In Deloitte Access Economics’ 177-page Business Outlook report, the economic advisory practice’s analysts look at how the markets have, and will, fare over 2020, outlining that while it has been a “rotten year” for global growth, the economies of Asia Pacific (and particularly Australia) will shrink the least.
The report outlines that the year so far has claimed 300 million jobs and millions of small businesses, and seen more than 1.6 billion people in the “informal economy” affected – and paints a picture of the world environment as well as prospects across 22 industries and each of the Australian states and territories.
The report aims to help decision makers “enhance” their strategic planning capacity by providing figures and forecasts on Australian and world growth prospects, interest rates and exchange rates, wages and prices, exports and imports, jobs and unemployment, taxes and public sector spending.
Deloitte put forward several assumptions of how Australia could fare moving forward, outlining that should Australia succeed in keeping virus numbers mostly suppressed (and allowing restrictions to continue to be lifted – including international travel by the end of next year), and if a vaccine or good antivirals are available from mid-2021, then there is reason to hope that the economy could be relatively well off compared with the rest of the globe.
The report suggests that Australia’s relative success in the virus fight thus far gives it more room to open up, adding that the policies put in place have “successfully protected many jobs and businesses that would otherwise have been lost”.
“Many key trading partners have also fought the virus well,” it reads. “And it looks like being a corker of a year for farmers, too. So, the recession may well have already past its worst,” the authors write.
However, Deloitte Access Economics adds that families are struggling with the “toxic trio” of high debt, high unemployment and low confidence, meaning that 2020 is still looking to be “a shocker of a year”, with unemployment levels “badly swollen for a while”.
According to the report authors, the Australian economy is being “held together by lots of sticky tape” – such as JobKeeper and JobSeeker payments. However, it adds that this is “truly great news” as the range of policies that have swung into action have helped cushion living standards and forestall any drastic increase in unemployment levels.

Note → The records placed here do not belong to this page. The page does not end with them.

**src/rtl/ismet_pkg.sv**
```systemverilog
package ismet_pkg;

  // Lattice geometry
  localparam int LATTICE_SIDE    = 16;
  localparam int SITES           = LATTICE_SIDE * LATTICE_SIDE;
  localparam int COORD_W         = $clog2(LATTICE_SIDE);
  localparam int SITE_W          = $clog2(SITES);
  localparam bit SIDE_ODD        = (LATTICE_SIDE % 2) == 1;
  localparam int BLOCKS_PER_SIDE = (LATTICE_SIDE + 1) / 2;

  // Field widths
  localparam int IN_COORD_W = 4;
  localparam int FRAC_W     = 32;
  localparam int THR_W      = 33;
  localparam int ENERGY_W   = 11;
  localparam int MAGNET_W   = 10;
  localparam int BLOCK_W    = 8;

  // Configuration port
  localparam int CFG_ADDR_W  = 4;
  localparam int CFG_DATA_W  = 64;
  localparam int CFG_SEL_BIT = 3;

  typedef enum logic {
    REG_THR_DIF4 = 1'b0,
    REG_THR_DIF8 = 1'b1
  } cfg_reg_t;

  // Reset values
  localparam logic [THR_W-1:0] THR_RESET = THR_W'(64'h1_0000_0000);
  localparam logic signed [ENERGY_W-1:0] ENERGY_RESET = ENERGY_W'(-2 * SITES);
  localparam logic signed [MAGNET_W-1:0] MAGNET_RESET = MAGNET_W'(SITES);
  localparam logic signed [BLOCK_W-1:0]  BLOCK_RESET  =
    BLOCK_W'(BLOCKS_PER_SIDE * BLOCKS_PER_SIDE);

  typedef logic [COORD_W-1:0] coord_t;
  typedef logic [SITE_W-1:0]  site_t;

  // Outcome of evaluating one trial flip.
  typedef struct packed {
    logic                       acc;
    logic signed [ENERGY_W-1:0] energy_delta;
    logic signed [MAGNET_W-1:0] magnet_delta;
    logic signed [BLOCK_W-1:0]  block_delta;
  } flip_eval_t;

  // Brings an input coordinate into the lattice; at most three subtractions
  // are ever needed because the input is four bits and the side is four or more.
  function automatic coord_t reduce_coord(input logic [IN_COORD_W-1:0] v);
    logic [IN_COORD_W-1:0] x;
    x = v;
    for (int i = 0; i < 3; i++) begin
      if (int'(x) >= LATTICE_SIDE) begin
        x = x - IN_COORD_W'(LATTICE_SIDE);
      end
    end
    return COORD_W'(x);
  endfunction

  function automatic coord_t inc_wrap(input coord_t c);
    return (c == COORD_W'(LATTICE_SIDE - 1)) ? '0 : c + COORD_W'(1);
  endfunction

  function automatic coord_t dec_wrap(input coord_t c);
    return (c == '0) ? COORD_W'(LATTICE_SIDE - 1) : c - COORD_W'(1);
  endfunction

  function automatic site_t site_idx(input coord_t r, input coord_t c);
    return SITE_W'(int'(r) * LATTICE_SIDE + int'(c));
  endfunction

endpackage

```
**src/rtl/ismet_flip_eval.sv**
```systemverilog
// Combinational evaluation of one trial flip against the current lattice.
module ismet_flip_eval (
  input  logic [ismet_pkg::SITES-1:0]  spins,
  input  ismet_pkg::coord_t            row,
  input  ismet_pkg::coord_t            col,
  input  logic [ismet_pkg::FRAC_W-1:0] frac,
  input  logic [ismet_pkg::THR_W-1:0]  thr_dif4,
  input  logic [ismet_pkg::THR_W-1:0]  thr_dif8,
  output ismet_pkg::flip_eval_t        eval
);

  // Majority of a 2x2 block, bit order {tl, tr, bl, br}; a tie takes the top-left.
  function automatic logic signed [1:0] block_major(input logic [3:0] b);
    logic [2:0] ones;
    ones = 3'($countones(b));
    if (ones >= 3'd3) begin
      return 2'sd1;
    end else if (ones <= 3'd1) begin
      return -2'sd1;
    end
    return b[3] ? 2'sd1 : -2'sd1;
  endfunction

  // Change of one block's majority when the given site flips.
  function automatic logic signed [ismet_pkg::BLOCK_W-1:0] block_change(
    input logic [ismet_pkg::SITES-1:0] sp,
    input ismet_pkg::coord_t           br,
    input ismet_pkg::coord_t           bc,
    input ismet_pkg::site_t            site
  );
    ismet_pkg::coord_t br1;
    ismet_pkg::coord_t bc1;
    ismet_pkg::site_t  ix [4];
    logic [3:0]        old_b;
    logic [3:0]        new_b;
    logic signed [1:0] m_old;
    logic signed [1:0] m_new;
    br1   = ismet_pkg::inc_wrap(br);
    bc1   = ismet_pkg::inc_wrap(bc);
    ix[0] = ismet_pkg::site_idx(br, bc);
    ix[1] = ismet_pkg::site_idx(br, bc1);
    ix[2] = ismet_pkg::site_idx(br1, bc);
    ix[3] = ismet_pkg::site_idx(br1, bc1);
    for (int k = 0; k < 4; k++) begin
      old_b[3-k] = sp[ix[k]];
      new_b[3-k] = sp[ix[k]] ^ (ix[k] == site);
    end
    m_old = block_major(old_b);
    m_new = block_major(new_b);
    return ismet_pkg::BLOCK_W'(m_new) - ismet_pkg::BLOCK_W'(m_old);
  endfunction

  ismet_pkg::site_t  site;
  logic              s;
  logic [3:0]        nb;
  logic [2:0]        same_cnt;
  logic              acc;
  ismet_pkg::coord_t org_r [2];
  ismet_pkg::coord_t org_c [2];
  logic              use_r [2];
  logic              use_c [2];
  logic signed [ismet_pkg::BLOCK_W-1:0]  blk_sum;
  logic signed [ismet_pkg::ENERGY_W-1:0] e_delta;

  assign site = ismet_pkg::site_idx(row, col);
  assign s    = spins[site];

  assign nb = {spins[ismet_pkg::site_idx(row, ismet_pkg::dec_wrap(col))],
               spins[ismet_pkg::site_idx(row, ismet_pkg::inc_wrap(col))],
               spins[ismet_pkg::site_idx(ismet_pkg::dec_wrap(row), col)],
               spins[ismet_pkg::site_idx(ismet_pkg::inc_wrap(row), col)]};

  // Energy change is 4 * (neighbours aligned with the spin) - 8.
  assign same_cnt = 3'($countones(~(nb ^ {4{s}})));

  always_comb begin
    acc     = 1'b1;
    e_delta = '0;
    case (same_cnt)
      3'd0:    e_delta = -ismet_pkg::ENERGY_W'(8);
      3'd1:    e_delta = -ismet_pkg::ENERGY_W'(4);
      3'd2:    e_delta = '0;
      3'd3: begin
        e_delta = ismet_pkg::ENERGY_W'(4);
        acc     = {1'b0, frac} <= thr_dif4;
      end
      default: begin
        e_delta = ismet_pkg::ENERGY_W'(8);
        acc     = {1'b0, frac} <= thr_dif8;
      end
    endcase
  end

  // A site belongs to its own block and, on an odd lattice, also to the
  // wrapped last block row or column when it lies in row or column zero.
  always_comb begin
    org_r[0] = row & ~ismet_pkg::COORD_W'(1);
    org_c[0] = col & ~ismet_pkg::COORD_W'(1);
    org_r[1] = ismet_pkg::COORD_W'(ismet_pkg::LATTICE_SIDE - 1);
    org_c[1] = ismet_pkg::COORD_W'(ismet_pkg::LATTICE_SIDE - 1);
    use_r[0] = 1'b1;
    use_c[0] = 1'b1;
    use_r[1] = ismet_pkg::SIDE_ODD && (row == '0);
    use_c[1] = ismet_pkg::SIDE_ODD && (col == '0);
    blk_sum  = '0;
    for (int a = 0; a < 2; a++) begin
      for (int b = 0; b < 2; b++) begin
        if (use_r[a] && use_c[b]) begin
          blk_sum = blk_sum + block_change(spins, org_r[a], org_c[b], site);
        end
      end
    end
  end

  always_comb begin
    eval.acc          = acc;
    eval.energy_delta = acc ? e_delta : '0;
    eval.magnet_delta = !acc ? '0 :
                        (s ? -ismet_pkg::MAGNET_W'(2) : ismet_pkg::MAGNET_W'(2));
    eval.block_delta  = acc ? blk_sum : '0;
  end

endmodule

```
**src/rtl/ising_metropolis_step.sv**
```systemverilog
// Channel | Prefix | Handshake     | Fields
// --------+--------+---------------+-----------------------------------------------------------
// input   | in_    | valid / stall | site_col, site_row, random_fraction
// result  | out_   | valid / stall | accepted, total_energy, magnetization, block_magnetization
// config  | none   | psel, penable | pwrite, paddr, pwdata, prdata; pready tied high
//
// One transaction can be taken every cycle while the result side does not stall. A trial
// sits in the input register while its flip is evaluated against the lattice flip-flops;
// the lattice and the result register load together as it leaves, so the following trial
// always sees the updated lattice.
// Reset (rst_n low, synchronous) sets every spin to +1, the totals to their cold-start values
// and both thresholds to one. A stalled result stalls the input only while a trial waits.
module ising_metropolis_step (
  input  logic                                 clk,
  input  logic                                 rst_n,

  input  logic                                 in_valid,
  output logic                                 in_stall,
  input  logic [ismet_pkg::IN_COORD_W-1:0]     in_site_col,
  input  logic [ismet_pkg::IN_COORD_W-1:0]     in_site_row,
  input  logic [ismet_pkg::FRAC_W-1:0]         in_random_fraction,

  output logic                                 out_valid,
  input  logic                                 out_stall,
  output logic                                 out_accepted,
  output logic signed [ismet_pkg::ENERGY_W-1:0] out_total_energy,
  output logic signed [ismet_pkg::MAGNET_W-1:0] out_magnetization,
  output logic signed [ismet_pkg::BLOCK_W-1:0]  out_block_magnetization,

  input  logic                                 psel,
  input  logic                                 penable,
  input  logic                                 pwrite,
  input  logic [ismet_pkg::CFG_ADDR_W-1:0]     paddr,
  input  logic [ismet_pkg::CFG_DATA_W-1:0]     pwdata,
  output logic [ismet_pkg::CFG_DATA_W-1:0]     prdata,
  output logic                                 pready
);

  // Configuration registers. The two thresholds sit eight bytes apart, so one
  // address bit selects between them.
  logic [ismet_pkg::THR_W-1:0] thr_dif4_r;
  logic [ismet_pkg::THR_W-1:0] thr_dif8_r;
  logic                        cfg_wr;
  ismet_pkg::cfg_reg_t         cfg_sel;

  assign pready  = 1'b1;
  assign cfg_wr  = psel && penable && pwrite && pready;
  assign cfg_sel = ismet_pkg::cfg_reg_t'(paddr[ismet_pkg::CFG_SEL_BIT]);

  always_ff @(posedge clk) begin
    if (!rst_n) begin
      thr_dif4_r <= ismet_pkg::THR_RESET;
      thr_dif8_r <= ismet_pkg::THR_RESET;
    end else if (cfg_wr) begin
      unique case (cfg_sel)
        ismet_pkg::REG_THR_DIF4: thr_dif4_r <= pwdata[ismet_pkg::THR_W-1:0];
        ismet_pkg::REG_THR_DIF8: thr_dif8_r <= pwdata[ismet_pkg::THR_W-1:0];
        default: ;
      endcase
    end
  end

  always_comb begin
    unique case (cfg_sel)
      ismet_pkg::REG_THR_DIF4:
        prdata = ismet_pkg::CFG_DATA_W'(thr_dif4_r);
      ismet_pkg::REG_THR_DIF8:
        prdata = ismet_pkg::CFG_DATA_W'(thr_dif8_r);
      default:
        prdata = '0;
    endcase
  end

  // Pipeline control: the result register moves whenever it is empty or being
  // taken, and the input register follows it.
  logic s1_valid_r;
  logic out_valid_r;
  logic advance;
  logic fire;

  assign advance  = !out_valid_r || !out_stall;
  assign in_stall = s1_valid_r && !advance;
  assign fire     = s1_valid_r && advance;

  // Input register; the coordinates are reduced onto the lattice on the way in.
  ismet_pkg::coord_t           s1_row_r;
  ismet_pkg::coord_t           s1_col_r;
  logic [ismet_pkg::FRAC_W-1:0] s1_frac_r;

  always_ff @(posedge clk) begin
    if (!rst_n) begin
      s1_valid_r <= 1'b0;
    end else if (!in_stall) begin
      s1_valid_r <= in_valid;
    end
  end

  always_ff @(posedge clk) begin
    if (in_valid && !in_stall) begin
      s1_row_r  <= ismet_pkg::reduce_coord(in_site_row);
      s1_col_r  <= ismet_pkg::reduce_coord(in_site_col);
      s1_frac_r <= in_random_fraction;
    end
  end

  // Lattice and running totals. A set bit is spin +1.
  logic [ismet_pkg::SITES-1:0]           spin_r;
  logic [ismet_pkg::SITES-1:0]           spin_nxt;
  logic signed [ismet_pkg::ENERGY_W-1:0] energy_r;
  logic signed [ismet_pkg::ENERGY_W-1:0] energy_nxt;
  logic signed [ismet_pkg::MAGNET_W-1:0] magnet_r;
  logic signed [ismet_pkg::MAGNET_W-1:0] magnet_nxt;
  logic signed [ismet_pkg::BLOCK_W-1:0]  block_r;
  logic signed [ismet_pkg::BLOCK_W-1:0]  block_nxt;
  ismet_pkg::flip_eval_t                 eval;

  ismet_flip_eval u_flip_eval (
    .spins    (spin_r),
    .row      (s1_row_r),
    .col      (s1_col_r),
    .frac     (s1_frac_r),
    .thr_dif4 (thr_dif4_r),
    .thr_dif8 (thr_dif8_r),
    .eval     (eval)
  );

  // The deltas from the evaluator are already zero for a rejected flip, so the
  // totals only need the transaction to be leaving the input register.
  always_comb begin
    spin_nxt   = spin_r;
    energy_nxt = energy_r + eval.energy_delta;
    magnet_nxt = magnet_r + eval.magnet_delta;
    block_nxt  = block_r + eval.block_delta;
    if (eval.acc) begin
      spin_nxt[ismet_pkg::site_idx(s1_row_r, s1_col_r)] =
        ~spin_r[ismet_pkg::site_idx(s1_row_r, s1_col_r)];
    end
  end

  always_ff @(posedge clk) begin
    if (!rst_n) begin
      spin_r   <= '1;
      energy_r <= ismet_pkg::ENERGY_RESET;
      magnet_r <= ismet_pkg::MAGNET_RESET;
      block_r  <= ismet_pkg::BLOCK_RESET;
    end else if (fire) begin
      spin_r   <= spin_nxt;
      energy_r <= energy_nxt;
      magnet_r <= magnet_nxt;
      block_r  <= block_nxt;
    end
  end

  // Result register, loaded with the totals after this transaction.
  logic                                  out_accepted_r;
  logic signed [ismet_pkg::ENERGY_W-1:0] out_energy_r;
  logic signed [ismet_pkg::MAGNET_W-1:0] out_magnet_r;
  logic signed [ismet_pkg::BLOCK_W-1:0]  out_block_r;

  always_ff @(posedge clk) begin
    if (!rst_n) begin
      out_valid_r <= 1'b0;
    end else if (advance) begin
      out_valid_r <= s1_valid_r;
    end
  end

  always_ff @(posedge clk) begin
    if (fire) begin
      out_accepted_r <= eval.acc;
      out_energy_r   <= energy_nxt;
      out_magnet_r   <= magnet_nxt;
      out_block_r    <= block_nxt;
    end
  end

  assign out_valid               = out_valid_r;
  assign out_accepted            = out_accepted_r;
  assign out_total_energy        = out_energy_r;
  assign out_magnetization       = out_magnet_r;
  assign out_block_magnetization = out_block_r;

  // A rejected flip must leave the lattice and every total untouched.
  a_reject_holds_state: assert property (@(posedge clk) disable iff (!rst_n)
    (fire && !eval.acc) |=> (spin_r == $past(spin_r)) && (energy_r == $past(energy_r))
      && (magnet_r == $past(magnet_r)) && (block_r == $past(block_r)))
    else $error("rejected flip changed the lattice state");

  // An accepted flip changes the magnetization by exactly two.
  a_accept_moves_magnet: assert property (@(posedge clk) disable iff (!rst_n)
    (fire && eval.acc) |=> (magnet_r - $past(magnet_r) == ismet_pkg::MAGNET_W'(2))
      || ($past(magnet_r) - magnet_r == ismet_pkg::MAGNET_W'(2)))
    else $error("accepted flip did not move magnetization by two");

  // A transaction leaving the input register always lands in the result register.
  a_fire_loads_output: assert property (@(posedge clk) disable iff (!rst_n)
    fire |=> out_valid_r)
    else $error("evaluated transaction lost before the result register");

  // The input side is only held back while a transaction waits in the input register.
  a_stall_needs_item: assert property (@(posedge clk) disable iff (!rst_n)
    in_stall |-> (s1_valid_r && out_valid_r && out_stall))
    else $error("input stalled without a waiting transaction");

endmodule
```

“Australia’s ability to do that was made easier, both economically and politically, by our relatively strong position: the federal budget was balanced and debt was low when the crisis hit. That’s been marvellous,” the report reads.
The analysts continue that other positives include being able to roll out payment initiatives faster than during the global financial crisis, the early lockdowns and curbing of contagion helped reduced the cost of energy measure, and “the fall in interest rates is so big, there’s little change in expected federal interest costs”.
However, Deloitte warns that there are still several “phantom menaces”, such as the belief that Australia will need to pay off new debts quickly. It argued that this is “not the smart play for war-time debt anyway”, outlining that instead “the smart play is that we get the economy growing so that debt gradually shrinks relative to our economy”.
Another phantom menace, it argued, is the belief that even if federal debts aren’t paid off, the government will need to raise taxes and cut spending to fix the budget.
“That’s completely wrong, and it unnecessarily scares the punters. The emergency measures are temporary. So, as Treasury notes, if we can repair the economy, then we’ll repair the budget. Or as the PM puts it, ‘the best way to raise revenue is to get people back into jobs and the economy moving again’,” it states.
“Every taxpayer dollar is precious. But every taxpayer dollar is also helping Australians more effectively than it has ever done,” it continues.
“Our fight against the virus cost 835,000 people their jobs and many thousands of small-business people a lifetime of work. That risks leaving generational damage. We owe it to them to get livelihoods back as fast as we can.”
In conclusion, the report outlines that while the “best and fastest way to repair the economy is to keep the virus at bay so that we can rapidly open up”, it suggests that “more dollars are needed”.
“How much more depends on our success against the virus and in opening up. But the recession is changing shape fast, so the nature, timing and dollars of support needs to change fast.
“Some new types of spending will be needed, building on the recent infrastructure and HomeBuilder packages.
“We also need to smooth transition timing and dollars: too much support ends at the same time. In some cases, that may mean an earlier end, but in most cases it’ll be later. And we should phase support out where we can.”
Despite this, the analysts argue that some type of ongoing wage subsidy, which they dubbed a “JobTweaker” will be needed, too – limited to a rather smaller range of businesses (such as those tied to international borders).
“But wage subsidies gradually become less helpful the longer they’re used as emergency support. There are rising costs in simply keeping zombie jobs alive. That doesn’t say pull back overall spending support, but it does say this particular type of support should gradually fade in importance in our defence against the virus,” the report concludes.
“The complexity of exiting from this emergency is high. And things keep changing fast. So, over and above existing reasons to have higher unemployment benefits anyway, keeping JobSeeker stronger for longer will be vital in filling the cracks as emergency safety nets morph or disappear. We’re all in this together.”